Data section Start Marker

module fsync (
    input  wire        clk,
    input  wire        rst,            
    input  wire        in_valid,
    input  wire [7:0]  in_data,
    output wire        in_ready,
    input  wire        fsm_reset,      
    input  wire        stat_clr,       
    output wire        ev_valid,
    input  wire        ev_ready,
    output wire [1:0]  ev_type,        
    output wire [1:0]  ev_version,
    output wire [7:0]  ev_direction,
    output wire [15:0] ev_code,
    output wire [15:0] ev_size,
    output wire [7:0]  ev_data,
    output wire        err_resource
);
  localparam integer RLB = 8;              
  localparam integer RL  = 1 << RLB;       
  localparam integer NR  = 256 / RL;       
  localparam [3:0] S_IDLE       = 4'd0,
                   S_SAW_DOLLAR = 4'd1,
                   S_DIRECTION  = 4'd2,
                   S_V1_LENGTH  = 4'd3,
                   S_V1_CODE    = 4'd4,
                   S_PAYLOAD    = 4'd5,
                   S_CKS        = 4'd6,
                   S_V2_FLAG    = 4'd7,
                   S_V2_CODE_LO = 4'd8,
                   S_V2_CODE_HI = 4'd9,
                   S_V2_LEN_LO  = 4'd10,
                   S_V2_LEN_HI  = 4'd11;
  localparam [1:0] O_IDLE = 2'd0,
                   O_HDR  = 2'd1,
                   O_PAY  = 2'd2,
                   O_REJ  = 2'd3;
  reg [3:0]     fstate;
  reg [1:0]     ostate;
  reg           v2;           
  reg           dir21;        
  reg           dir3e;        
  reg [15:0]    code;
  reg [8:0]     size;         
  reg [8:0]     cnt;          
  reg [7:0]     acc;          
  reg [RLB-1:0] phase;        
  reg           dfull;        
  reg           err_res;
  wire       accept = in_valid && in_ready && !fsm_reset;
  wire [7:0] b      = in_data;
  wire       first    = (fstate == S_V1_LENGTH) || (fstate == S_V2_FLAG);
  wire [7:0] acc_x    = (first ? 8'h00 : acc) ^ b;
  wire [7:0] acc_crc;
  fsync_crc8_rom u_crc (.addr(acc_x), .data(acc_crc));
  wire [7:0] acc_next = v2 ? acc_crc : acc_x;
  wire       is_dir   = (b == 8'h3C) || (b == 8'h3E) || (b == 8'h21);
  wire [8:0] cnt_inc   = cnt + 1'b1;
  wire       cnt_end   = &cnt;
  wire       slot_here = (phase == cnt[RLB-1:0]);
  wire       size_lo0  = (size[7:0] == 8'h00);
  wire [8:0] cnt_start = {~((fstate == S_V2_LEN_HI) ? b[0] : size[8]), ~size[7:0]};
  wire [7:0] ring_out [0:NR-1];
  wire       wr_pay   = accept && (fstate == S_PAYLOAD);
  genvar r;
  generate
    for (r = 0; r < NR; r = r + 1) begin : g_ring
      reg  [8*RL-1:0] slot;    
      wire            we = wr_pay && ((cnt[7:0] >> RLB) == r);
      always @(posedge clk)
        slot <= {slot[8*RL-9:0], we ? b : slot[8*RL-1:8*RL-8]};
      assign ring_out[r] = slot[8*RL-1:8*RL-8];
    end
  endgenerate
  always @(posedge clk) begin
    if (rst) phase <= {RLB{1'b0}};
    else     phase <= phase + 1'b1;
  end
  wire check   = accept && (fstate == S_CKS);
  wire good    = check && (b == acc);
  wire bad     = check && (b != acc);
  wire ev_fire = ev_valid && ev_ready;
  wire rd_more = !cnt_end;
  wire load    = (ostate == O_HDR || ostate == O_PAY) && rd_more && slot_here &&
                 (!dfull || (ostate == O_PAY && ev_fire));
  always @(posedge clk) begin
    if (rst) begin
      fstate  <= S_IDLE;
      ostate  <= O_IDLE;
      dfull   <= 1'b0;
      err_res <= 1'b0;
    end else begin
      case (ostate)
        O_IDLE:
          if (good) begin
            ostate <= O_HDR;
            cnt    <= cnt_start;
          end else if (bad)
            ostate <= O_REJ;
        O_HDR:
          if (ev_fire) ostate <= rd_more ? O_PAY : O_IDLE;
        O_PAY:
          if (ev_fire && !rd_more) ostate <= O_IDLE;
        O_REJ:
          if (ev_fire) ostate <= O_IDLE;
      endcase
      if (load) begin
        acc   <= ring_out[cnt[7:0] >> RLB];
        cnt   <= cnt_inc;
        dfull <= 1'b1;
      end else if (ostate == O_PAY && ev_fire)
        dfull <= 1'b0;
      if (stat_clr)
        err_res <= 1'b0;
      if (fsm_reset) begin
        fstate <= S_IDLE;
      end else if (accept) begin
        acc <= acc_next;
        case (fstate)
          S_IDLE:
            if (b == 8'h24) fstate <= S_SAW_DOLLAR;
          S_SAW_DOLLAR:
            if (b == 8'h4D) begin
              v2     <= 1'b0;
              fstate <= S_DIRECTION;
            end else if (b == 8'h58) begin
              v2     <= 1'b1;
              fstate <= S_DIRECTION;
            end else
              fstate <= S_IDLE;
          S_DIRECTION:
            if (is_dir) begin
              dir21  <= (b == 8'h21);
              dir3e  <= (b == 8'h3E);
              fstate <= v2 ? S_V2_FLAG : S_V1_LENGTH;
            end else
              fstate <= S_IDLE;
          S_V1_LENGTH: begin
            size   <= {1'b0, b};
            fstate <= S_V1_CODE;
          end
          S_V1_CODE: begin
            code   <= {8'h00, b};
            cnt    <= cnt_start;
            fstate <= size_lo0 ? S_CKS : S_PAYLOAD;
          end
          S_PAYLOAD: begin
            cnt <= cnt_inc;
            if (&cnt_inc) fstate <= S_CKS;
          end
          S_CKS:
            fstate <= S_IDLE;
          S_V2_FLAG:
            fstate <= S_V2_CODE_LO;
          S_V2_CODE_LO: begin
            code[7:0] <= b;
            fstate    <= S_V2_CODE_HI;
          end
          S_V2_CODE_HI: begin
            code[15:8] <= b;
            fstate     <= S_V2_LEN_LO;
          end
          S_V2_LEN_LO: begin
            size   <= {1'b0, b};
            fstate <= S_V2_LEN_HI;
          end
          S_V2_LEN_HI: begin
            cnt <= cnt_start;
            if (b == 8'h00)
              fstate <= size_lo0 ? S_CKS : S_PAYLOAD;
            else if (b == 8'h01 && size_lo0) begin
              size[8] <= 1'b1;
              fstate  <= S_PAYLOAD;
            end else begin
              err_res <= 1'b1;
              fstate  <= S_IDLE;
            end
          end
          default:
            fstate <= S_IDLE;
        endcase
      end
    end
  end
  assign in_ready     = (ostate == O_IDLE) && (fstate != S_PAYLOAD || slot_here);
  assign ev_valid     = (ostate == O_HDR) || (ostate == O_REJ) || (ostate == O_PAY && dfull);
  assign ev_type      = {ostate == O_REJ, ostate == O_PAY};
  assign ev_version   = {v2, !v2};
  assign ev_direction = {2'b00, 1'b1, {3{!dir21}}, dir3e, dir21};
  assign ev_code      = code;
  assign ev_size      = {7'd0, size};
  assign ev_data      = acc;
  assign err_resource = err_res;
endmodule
Context: an optimization exercise on an open-source flow, tuned for small area, a short achievable clock period and few clock cycles. The choices shown serve that exercise and are no tape-out recipe. In this exercise RTL edits were held to simulation tests only and were not proved equivalent to the original.

Design gcx_enc, start of the top module:
module gcx_enc (
    input  wire        clk,
    input  wire        rst,         
    input  wire        in_valid,
    output wire        in_ready,
    input  wire [15:0] in_data,
    input  wire        in_key,
    input  wire        in_last,
    output wire        out_valid,
    input  wire        out_ready,
    output wire [31:0] out_data,
    output wire        out_last,
    output wire        done,
    output wire [31:0] hash,
    output wire [31:0] lcg
);
Size in the first run: ~2,300 cells after synthesis.
==> flow/config.mk <==
export PLATFORM = sky130hd
export DESIGN_NAME = gcx_enc
export DESIGN_NICKNAME = gcx_enc
export VERILOG_FILES = /design/flow/design.v
export SDC_FILE = /design/flow/constraint.sdc
export NUM_CORES = 4
export LEC_CHECK = 0
export ABC_AREA = 1
export CAP_MARGIN = 50
export CORE_MARGIN = 2
export CORE_UTILIZATION = 40
export PLACE_DENSITY_LB_ADDON = 0.2
export SLEW_MARGIN = 60
==> flow/constraint.sdc <==
create_clock -name core_clock -period 36.0 [get_ports {clk}]
set_input_delay 7.2000 -clock core_clock [delete_from_list [all_inputs] [get_ports {clk}]]
set_output_delay 7.2000 -clock core_clock [all_outputs]
set_load 0.01 [all_outputs]
run.sh (not shown) runs the stock make flow with config.mk's settings and CLKGATE_MAP_FILE= SYNTH_SCRIPT=/design/flow/synth_recipe.tcl, a recipe that flattens the netlist after the stock synthesis.
Testbench counts at the start, summed over its fixed seeds: cycles 13,046.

Data section End Marker

§ The problem: Return each line in the records that holds the string "else".

§ Solution below:
    else     phase <= phase + 1'b1;
    end else begin
          end else if (bad)
      end else if (ostate == O_PAY && ev_fire)
      end else if (accept) begin
            end else if (b == 8'h58) begin
            end else
            end else
            else if (b == 8'h01 && size_lo0) begin
            end else begin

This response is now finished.